Thank you for your efforts and tolerance. I didn't mean to overlook your post!
Best wishes and Happy Holidays.
Susan
Thanks for your comments, Mike.
My main question that I hoped you could answer was whether there's anything conclusive in peer-reviewed studies about high viral load being associated with greater risk of transmission.
If there are such studies, that seems to broaden the importance of viral load and the value of having a low one. I had tended to think of its significance only in terms of beginning SOC but do recollect someone here mentioning this second aspect.
Any thoughts on this specifically?
Our liver experts are physicians who run major liver transplant programs at leading hospitals - not pharmaceutical companies!
Cindy
That is why I posted the title so no one would have to look it up to see that it was about a pediatric population (though the population did extend to 18 or 19 years of age). I found it counter-intuitive that, while Viral load is not associated with histology, here, in a pediatric cohort, it seemed to be associated with symptoms (whatever "symptoms" means).
Regardless, it is crystal clear that VL is not associated with liver histology.
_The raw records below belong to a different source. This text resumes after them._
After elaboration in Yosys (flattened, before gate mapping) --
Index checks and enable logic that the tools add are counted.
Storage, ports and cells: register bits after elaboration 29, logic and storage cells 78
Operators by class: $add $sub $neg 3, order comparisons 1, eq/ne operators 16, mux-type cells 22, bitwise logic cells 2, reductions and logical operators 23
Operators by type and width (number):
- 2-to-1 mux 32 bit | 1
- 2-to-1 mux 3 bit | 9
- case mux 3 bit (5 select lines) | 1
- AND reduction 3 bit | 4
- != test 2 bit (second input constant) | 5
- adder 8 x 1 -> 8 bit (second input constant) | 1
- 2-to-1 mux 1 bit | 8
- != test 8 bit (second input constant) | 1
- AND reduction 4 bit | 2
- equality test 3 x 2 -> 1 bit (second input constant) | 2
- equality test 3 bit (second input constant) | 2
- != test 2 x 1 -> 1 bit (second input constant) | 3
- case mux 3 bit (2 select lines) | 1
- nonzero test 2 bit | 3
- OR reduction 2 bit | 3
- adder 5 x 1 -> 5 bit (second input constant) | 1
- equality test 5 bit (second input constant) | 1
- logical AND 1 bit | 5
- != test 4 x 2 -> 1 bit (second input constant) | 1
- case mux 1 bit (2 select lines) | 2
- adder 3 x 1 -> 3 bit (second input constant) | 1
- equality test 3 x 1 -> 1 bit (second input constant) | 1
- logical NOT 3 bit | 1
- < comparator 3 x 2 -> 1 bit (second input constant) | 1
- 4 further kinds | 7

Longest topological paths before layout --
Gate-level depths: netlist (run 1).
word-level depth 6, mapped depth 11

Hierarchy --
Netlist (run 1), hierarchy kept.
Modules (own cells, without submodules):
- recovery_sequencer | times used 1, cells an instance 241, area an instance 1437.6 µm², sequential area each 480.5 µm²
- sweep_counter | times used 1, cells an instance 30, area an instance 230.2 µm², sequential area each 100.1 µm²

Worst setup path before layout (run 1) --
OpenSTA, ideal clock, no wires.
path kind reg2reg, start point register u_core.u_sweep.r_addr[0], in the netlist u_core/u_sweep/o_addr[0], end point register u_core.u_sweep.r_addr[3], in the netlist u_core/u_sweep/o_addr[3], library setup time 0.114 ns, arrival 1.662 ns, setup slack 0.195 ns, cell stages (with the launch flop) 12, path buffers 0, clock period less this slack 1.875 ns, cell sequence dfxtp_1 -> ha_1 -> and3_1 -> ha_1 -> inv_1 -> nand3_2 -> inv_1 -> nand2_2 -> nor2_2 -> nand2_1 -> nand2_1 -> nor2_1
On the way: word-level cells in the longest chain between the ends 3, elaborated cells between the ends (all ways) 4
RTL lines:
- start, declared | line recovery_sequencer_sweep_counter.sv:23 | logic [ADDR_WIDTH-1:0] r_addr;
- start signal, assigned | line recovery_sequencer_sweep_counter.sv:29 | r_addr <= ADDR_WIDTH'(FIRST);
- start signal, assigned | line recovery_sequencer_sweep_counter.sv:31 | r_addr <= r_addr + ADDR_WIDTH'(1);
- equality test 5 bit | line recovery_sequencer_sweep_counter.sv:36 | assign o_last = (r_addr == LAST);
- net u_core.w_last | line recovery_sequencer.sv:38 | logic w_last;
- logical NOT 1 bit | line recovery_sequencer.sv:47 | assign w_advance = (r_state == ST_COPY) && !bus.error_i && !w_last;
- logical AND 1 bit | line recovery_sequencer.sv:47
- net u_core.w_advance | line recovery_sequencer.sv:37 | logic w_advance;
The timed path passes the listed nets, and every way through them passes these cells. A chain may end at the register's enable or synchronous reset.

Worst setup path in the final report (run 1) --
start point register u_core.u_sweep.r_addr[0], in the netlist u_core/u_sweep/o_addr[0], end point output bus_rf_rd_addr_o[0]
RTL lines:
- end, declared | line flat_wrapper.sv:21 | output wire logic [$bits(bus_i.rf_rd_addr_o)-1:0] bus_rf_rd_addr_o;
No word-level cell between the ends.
## src/rtl/id_pkg.sv

```systemverilog
// Shared constants and types for the ID issue stage: stall bus bit positions,
// the NOP encoding, the instruction-hold state enum and default parameter values.
package id_pkg;
  localparam int STALL_IF = 1;
  localparam int STALL_ID = 2;

  localparam logic [31:0] INST_NOP = 32'h0;

  localparam int XLEN_DEF    = 32;
  localparam int RA_W_DEF    = 5;
  localparam int NUM_FWD_DEF = 3;
  localparam int STALL_W_DEF = 6;
  localparam int CNT_W_DEF   = 16;

  typedef enum logic {
    ST_PASS = 1'b0,
    ST_HOLD = 1'b1
  } hold_state_e;
endpackage

```

## src/rtl/fwd_select.sv

```systemverilog
// One operand port of the forwarding network: the youngest matching writer wins,
// r0 always reads zero, and the winner's pending flag is reported for interlocking.
module fwd_select
  import id_pkg::*;
#(
  parameter int NUM_FWD = NUM_FWD_DEF,
  parameter int XLEN    = XLEN_DEF,
  parameter int RA_W    = RA_W_DEF
) (
  input  logic [RA_W-1:0]         addr,
  input  logic [XLEN-1:0]         rf_data,
  input  logic [NUM_FWD-1:0]      fwd_we,
  input  logic [NUM_FWD*RA_W-1:0] fwd_waddr,
  input  logic [NUM_FWD*XLEN-1:0] fwd_wdata,
  input  logic [NUM_FWD-1:0]      fwd_pend,
  output logic [XLEN-1:0]         operand,
  output logic                    pend
);

  logic found;

  always_comb begin
    operand = rf_data;
    pend    = 1'b0;
    found   = 1'b0;
    if (addr == '0) begin
      operand = '0;
    end else begin
      // Ascending scan; the first hit blocks every older source.
      for (int k = 0; k < NUM_FWD; k++) begin
        if (!found && fwd_we[k] && (fwd_waddr[k*RA_W +: RA_W] == addr)) begin
          found   = 1'b1;
          operand = fwd_wdata[k*XLEN +: XLEN];
          pend    = fwd_pend[k];
        end
      end
    end
  end

endmodule

```

## src/rtl/id_issue_stage.sv

```systemverilog
// IF->ID pipeline register with stall-safe instruction capture, two-port operand
// forwarding, load-use interlock request and a saturating stall-cycle counter.
module id_issue_stage
  import id_pkg::*;
#(
  parameter int XLEN    = XLEN_DEF,
  parameter int RA_W    = RA_W_DEF,
  parameter int NUM_FWD = NUM_FWD_DEF,
  parameter int STALL_W = STALL_W_DEF,
  parameter int CNT_W   = CNT_W_DEF
) (
  input  logic                    clk,
  input  logic                    rst,
  input  logic [STALL_W-1:0]      stall,
  input  logic                    if_ce,
  input  logic [XLEN-1:0]         if_pc,
  input  logic [31:0]             inst_sram_rdata,
  output logic [RA_W-1:0]         rf_raddr1,
  output logic [RA_W-1:0]         rf_raddr2,
  input  logic [XLEN-1:0]         rf_rdata1,
  input  logic [XLEN-1:0]         rf_rdata2,
  input  logic [NUM_FWD-1:0]      fwd_we,
  input  logic [NUM_FWD*RA_W-1:0] fwd_waddr,
  input  logic [NUM_FWD*XLEN-1:0] fwd_wdata,
  input  logic [NUM_FWD-1:0]      fwd_pend,
  input  logic                    cnt_clr,
  output logic                    id_valid,
  output logic [XLEN-1:0]         id_pc,
  output logic [31:0]             id_inst,
  output logic [XLEN-1:0]         src1,
  output logic [XLEN-1:0]         src2,
  output logic                    stallreq,
  output logic [CNT_W-1:0]        stall_cnt
);

  function automatic logic [CNT_W-1:0] sat_inc(input logic [CNT_W-1:0] v);
    return (&v) ? v : v + 1'b1;
  endfunction

  logic            valid_p1;
  logic [XLEN-1:0] pc_p1;
  hold_state_e     state;
  logic [31:0]     inst_buf;
  logic            bubble;
  logic            load;
  logic            pend1;
  logic            pend2;
  logic            unused_stall_bits;

  assign bubble            = stall[STALL_IF] & ~stall[STALL_ID];
  assign load              = ~stall[STALL_IF];
  assign unused_stall_bits = ^{stall[STALL_W-1:STALL_ID+1], stall[0]};

  // IF -> ID boundary
  always_ff @(posedge clk or posedge rst) begin
    if (rst) begin
      valid_p1 <= 1'b0;
      pc_p1    <= '0;
    end else if (bubble) begin
      valid_p1 <= 1'b0;
      pc_p1    <= '0;
    end else if (load) begin
      valid_p1 <= if_ce;
      pc_p1    <= if_pc;
    end
  end

  // The SRAM word tracks the PC presented a cycle earlier, so it is latched on
  // the first stalled edge and replayed until the ID stop drops.
  always_ff @(posedge clk or posedge rst) begin
    if (rst) begin
      state    <= ST_PASS;
      inst_buf <= INST_NOP;
    end else if (bubble) begin
      state    <= ST_PASS;
      inst_buf <= INST_NOP;
    end else begin
      case (state)
        ST_PASS: begin
          if (stall[STALL_ID] && valid_p1) begin
            inst_buf <= inst_sram_rdata;
            state    <= ST_HOLD;
          end
        end
        ST_HOLD: begin
          if (!stall[STALL_ID]) state <= ST_PASS;
        end
        default: state <= ST_PASS;
      endcase
    end
  end

  always_comb begin
    id_inst = INST_NOP;
    if (state == ST_HOLD) id_inst = inst_buf;
    else if (valid_p1)    id_inst = inst_sram_rdata;
  end

  assign id_valid  = valid_p1;
  assign id_pc     = pc_p1;
  assign rf_raddr1 = RA_W'(id_inst[25:21]);
  assign rf_raddr2 = RA_W'(id_inst[20:16]);

  fwd_select #(.NUM_FWD(NUM_FWD), .XLEN(XLEN), .RA_W(RA_W)) u_fwd_rs (
    .addr      (rf_raddr1),
    .rf_data   (rf_rdata1),
    .fwd_we    (fwd_we),
    .fwd_waddr (fwd_waddr),
    .fwd_wdata (fwd_wdata),
    .fwd_pend  (fwd_pend),
    .operand   (src1),
    .pend      (pend1)
  );

  fwd_select #(.NUM_FWD(NUM_FWD), .XLEN(XLEN), .RA_W(RA_W)) u_fwd_rt (
    .addr      (rf_raddr2),
    .rf_data   (rf_rdata2),
    .fwd_we    (fwd_we),
    .fwd_waddr (fwd_waddr),
    .fwd_wdata (fwd_wdata),
    .fwd_pend  (fwd_pend),
    .operand   (src2),
    .pend      (pend2)
  );

  assign stallreq = valid_p1 & (pend1 | pend2);

  always_ff @(posedge clk or posedge rst) begin
    if (rst)           stall_cnt <= '0;
    else if (cnt_clr)  stall_cnt <= '0;
    else if (stallreq) stall_cnt <= sat_inc(stall_cnt);
  end

endmodule

```
**config.mk**
```make
export PLATFORM = sky130hd
export DESIGN_NAME = led_display_hub75_driver
export DESIGN_NICKNAME = d
export VERILOG_FILES = /design/src/rtl/led_display_hub75_driver.sv
export SDC_FILE = /design/constraint.sdc
export NUM_CORES = 2
export LEC_CHECK = 0
export CAP_MARGIN = 20
export CORE_ASPECT_RATIO = 0.7
export CORE_MARGIN = 3
export CORE_UTILIZATION = 54
export CTS_CLUSTER_DIAMETER = 50
export DETAILED_ROUTE_END_ITERATION = 7
export PLACE_DENSITY = 0.92
export SLEW_MARGIN = 5
export SYNTH_ARGS = -nofsm -noshare
export SYNTH_HDL_FRONTEND = slang
export SYNTH_SLANG_ARGS = --single-unit
```
**constraint.sdc**
```tcl
create_clock -name clk_in -period 18.6 [get_ports clk_in]
set_clock_uncertainty 0.2 [all_clocks]
set_input_delay 3.72 -clock clk_in [delete_from_list [all_inputs] [get_ports clk_in]]
set_output_delay 3.72 -clock clk_in [all_outputs]
set_load 0.005 [all_outputs]
```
Now, could it possibly be associated with something else? Well, I suppose that's possible. Maybe we could sit around and imagine some intriguing scenarios. That would be fun. My guess is that, in light of the fact that this disease has been studied intensely for a while, some studies might make mention of an association with VL. I think something would have surfaced by now if it was consistently seen in high or low viral loads. That's just my opinion but it seems reasonable.
My opinion is that it is our immune response to the virus which damages the liver - for the most part. Recently there has been evidence that the virus is, in and of itself, cytopathic so apparently some damage is due directly to the virus. The studies still acknowledge that damage is done indirectly though immune mediated response. So, that's how I see the virus - it's either there or it isn't and, if it is, then regardless of VL you are at risk for liver damage as well as the diseases associated with HCV.
Mike
To Mike...I vaguely recall that there's a direct association between levels of viral load and transmission rates of the virus, that it's not exclusively about viral load significance for starting SOC...can't check that right now but could you? That's kind of important, I think.
Accepting that the liver itself isn't histologically affected by high viral load, which is what seems to be conclusive out there in studyland, I still wonder if something else isn't affected adversely by high serum titers, something not understood or studied to date, maybe fatigue levels or something. Do millions of virons just pedal around and have zero impact on absolutely nothing else just because it has no impact on liver histology?
That second study you cited concerns pediatric patients, so don't know if it applies to members here.
Stay well.
"God, I wish I had a 7 million viral count again!
300 thousand is so un-"ample evidence"!
A low viral load is more likely to respond to SOC treatment so, in that respect, a low VL is a good thing - if you're going to treat with SOC, that is.
However VL doesn't appear to be indicative of liver damage.
From: Clinical Care Options
"In contrast to the correlations between the magnitude of HIV or hepatitis B virus replication and risk of clinical disease, the level of HCV replication has never correlated with fibrosis progression or ALT levels. The important parameter in hepatitis C is the presence or absence of viral replication—not the magnitude."
See; http://tinyurl.com/ya5b6ju
From: Symptomatic and pathophysiologic predictors of hepatitis C virus progression in pediatric patients.
"There was a significant inverse relationship between viral load and symptoms (chi = 4.75, P = 0.03). Patients with low viral load (<2 million copies) were 5 times more likely to have symptoms than those with high viral loads (P = 0.03)."
See; http://tinyurl.com/y86knrt
From: Clinical Care Options:
"Management of HCV-Associated Fibrosis"
"While viral factors such as HCV genotype and viral load influence the likelihood of response to interferon therapy, viral factors do not correlate with fibrosis progression. A person with a high viral load and HCV genotype 1 may have very rapid or very slow
fibrosis progression."
See: http://tinyurl.com/ycxswlk
We've been over this issue before. These are article I saved but I know there are a lot more out there which state the same thing. VL does not correlate with progression.
What is your ALT, AST and platelet count, by the way?